Gaussian Class Conditionals (GCC)
With GCC, the likelihood distributions are modeled with multi-dimensional Gaussian distributions. In other words,
\[p(x \vert c_i) = \mathcal{N}(x; \mu_i, \Sigma_i)\]We assume that the prior class probabilities are equal (\(P(c_1) = P(c_2) = \frac{1}{2}\)). The values of \(\mu_i\) and \(\Sigma_i\) can be estimated by maximum likelihood estimation (MLE) on the individual classes in the training data.
With this set-up, we define our decision boundary as \(\begin{equation} a(x) = -\frac{1}{2}(x-\mu_1)^T\Sigma_1^{-1}(x-\mu_1) - \frac{1}{2}\ln \vert \Sigma_1 \vert + \frac{1}{2}(x-\mu_2)^T\Sigma_2^{-1}(x-\mu_2) + \frac{1}{2}\ln \vert \Sigma_2 \vert \end{equation}\)
Interesting property: The decision boundary \(a(x)\) is linear when \(\Sigma_1 = \Sigma_2\).
Clustering and the K-Means Algorithm
Clustering is an unsupervised learning problem in which we seek to group our data into clusters based on similarity.
K-Means Algorithm
Adapted from Rohith Gandhi’s notes
- Choose the number of clusters, \(K\), and obtain the data points.
- Initialize the centroids \(c_1, c_2, ..., c_K\). This can be done in various ways (e.g., random, \(K\)-medoids, multiple restarts).
- Repeat until convergence or fixed number of iterations:
- for each data point \(x_i\):
# update cluster labels
- find the nearest centroid \(c_j\) to \(x_i\)
- assign point \(x_i\) to the cluster represented by the centroid \(c_j\)
- for each cluster \(j = 1, \dots, K\):
# update centroid locations
- \(c_j\) = mean of all points assigned to cluster \(j\)
- for each data point \(x_i\):
“Elbow” Method
Problem: What if the number of clusters was not obvious? How would we initialize the number of centroids? Solution: We can calculate the Within-Cluster Sum of Squares (WCSS) for every number of clusters we would like to examine. Then, we could plot these WCSS values. The number of clusters at which the plot starts to plateau (looks like an “elbow”) is the optimal number of clusters according to this metric.

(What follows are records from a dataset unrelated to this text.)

<file path="config.mk">
export PLATFORM = sky130hd
export DESIGN_NAME = add_seq_arbiter
export DESIGN_NICKNAME = d
export VERILOG_FILES = /design/src/rtl/add_seq_pkg.sv /design/src/rtl/add_seq_arbiter_rr_arbiter.sv /design/src/rtl/adder16.sv /design/src/rtl/add_seq_arbiter.sv
export SDC_FILE = /design/constraint.sdc
export NUM_CORES = 1
export LEC_CHECK = 0
export ABC_AREA = 1
export CAP_MARGIN = 25
export CORE_AREA = 2 2 234 236
export CTS_CLUSTER_SIZE = 8
export DETAILED_ROUTE_END_ITERATION = 10
export DIE_AREA = 0 0 236 238
export HOLD_SLACK_MARGIN = 0.02
export PLACE_DENSITY = 0.54
export SLEW_MARGIN = 20
export SYNTH_ARGS = -nofsm -noshare
export SYNTH_HDL_FRONTEND = slang
export SYNTH_SLANG_ARGS = --single-unit
export TNS_END_PERCENT = 5
</file>
<file path="constraint.sdc">
create_clock -name clk -period 4.6 [get_ports clk]
set_input_delay 0.46 -clock clk [delete_from_list [all_inputs] [get_ports clk]]
set_output_delay 0.46 -clock clk [all_outputs]
set_load 0.01 [all_outputs]
</file>
File: src/rtl/counter_sched.sv
// counter_sched: round-robin scheduler granting a shared loadable counter to two requesters
module counter_sched #(
    parameter int W = 12
) (
    input  logic         clk,
    input  logic         reset,
    input  logic         req0,
    input  logic         req1,
    input  logic [W-1:0] start0,
    input  logic [W-1:0] start1,
    input  logic [W-1:0] stop0,
    input  logic [W-1:0] stop1,
    input  logic [W-1:0] cnt_c,
    output logic         cnt_load,
    output logic         cnt_en,
    output logic [W-1:0] cnt_b,
    output logic         gnt0,
    output logic         gnt1,
    output logic         done0,
    output logic         done1,
    output logic         busy
);
    typedef enum logic [1:0] {IDLE, LOAD, RUN, DONE} state_t;

    state_t       state;
    logic         owner;
    logic         rr;
    logic [W-1:0] st_q;
    logic [W-1:0] sp_q;
    logic         win;
    logic         own_req;

    // on a tie the requester not served last wins; a lone request always wins
    assign win     = (req0 & req1) ? ~rr : req1;
    assign own_req = owner ? req1 : req0;

    // run sequencing: grant, load, count to stop, report; owner dropping req aborts
    always_ff @(posedge clk or negedge reset) begin
        if (!reset) begin
            state <= IDLE;
            owner <= 1'b0;
            rr    <= 1'b1;
            st_q  <= '0;
            sp_q  <= '0;
        end else begin
            case (state)
                IDLE: if (req0 | req1) begin
                    owner <= win;
                    st_q  <= win ? start1 : start0;
                    sp_q  <= win ? stop1 : stop0;
                    state <= LOAD;
                end
                LOAD: if (!own_req) begin
                    rr    <= owner;
                    state <= IDLE;
                end else begin
                    state <= RUN;
                end
                RUN: if (!own_req) begin
                    rr    <= owner;
                    state <= IDLE;
                end else if (cnt_c == sp_q) begin
                    state <= DONE;
                end
                DONE: begin
                    rr    <= owner;
                    state <= IDLE;
                end
                default: state <= IDLE;
            endcase
        end
    end

    // outputs decode from state so reset clears them without waiting for clk
    always_comb begin
        busy     = (state != IDLE);
        gnt0     = busy & ~owner;
        gnt1     = busy & owner;
        done0    = (state == DONE) & ~owner;
        done1    = (state == DONE) & owner;
        cnt_load = (state == LOAD);
        cnt_b    = cnt_load ? st_q : '0;
        cnt_en   = (state == RUN) && (cnt_c != sp_q);
    end
endmodule
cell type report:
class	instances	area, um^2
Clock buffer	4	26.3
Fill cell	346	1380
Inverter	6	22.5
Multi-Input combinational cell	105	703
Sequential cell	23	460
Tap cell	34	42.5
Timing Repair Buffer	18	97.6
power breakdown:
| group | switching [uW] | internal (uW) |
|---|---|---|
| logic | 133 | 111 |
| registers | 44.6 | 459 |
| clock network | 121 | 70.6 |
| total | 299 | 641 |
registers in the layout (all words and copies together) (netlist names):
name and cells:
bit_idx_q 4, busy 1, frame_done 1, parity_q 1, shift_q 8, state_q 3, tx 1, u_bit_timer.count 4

We define WCSS as follows:
\[\begin{equation} WCSS = \sum_{C_k}^{C_n} \sum_{d_i \text{ in } C_k}^{d_m} \text{distance}(d_i, C_k)^2 \end{equation}\]where \(C_k\) is the \(i^{\text{th}}\) centroid and \(d_i\) is \(i^{\text{th}}\) data point in the centroid \(C_k\).
In the KMeans
class within Scikit-Learn, the attribute inertia_
stores the WCSS.
Cross-Validation
Cross-validation is an empirical approach for evaluating a model’s performance by dividing the dataset into several parts, using different parts for testing and training in successive iterations.
Cross-validation can be used for:
- Mitigating the risk of overfitting
- Comparing different models and selecting the one performing best on average
- Determining appropriate hyperparameter values
Disadvantages:
- Can be computationally expensive
- Might not be appropriate for certain data sets
\(N\)-Fold Cross-Validation Algorithm
- Split dataset into \(N\) equal partitions
- Use one fold for testing and the other \(N-1\) folds for training
- Calculate performance on the test set
- Repeat Steps 2 and 3 \(N\) times
- Use average accuracy as an estimate of model’s performance
When \(N=M-1\), where \(M\) is the number of data points, this approach is called leave-one-out cross-validation.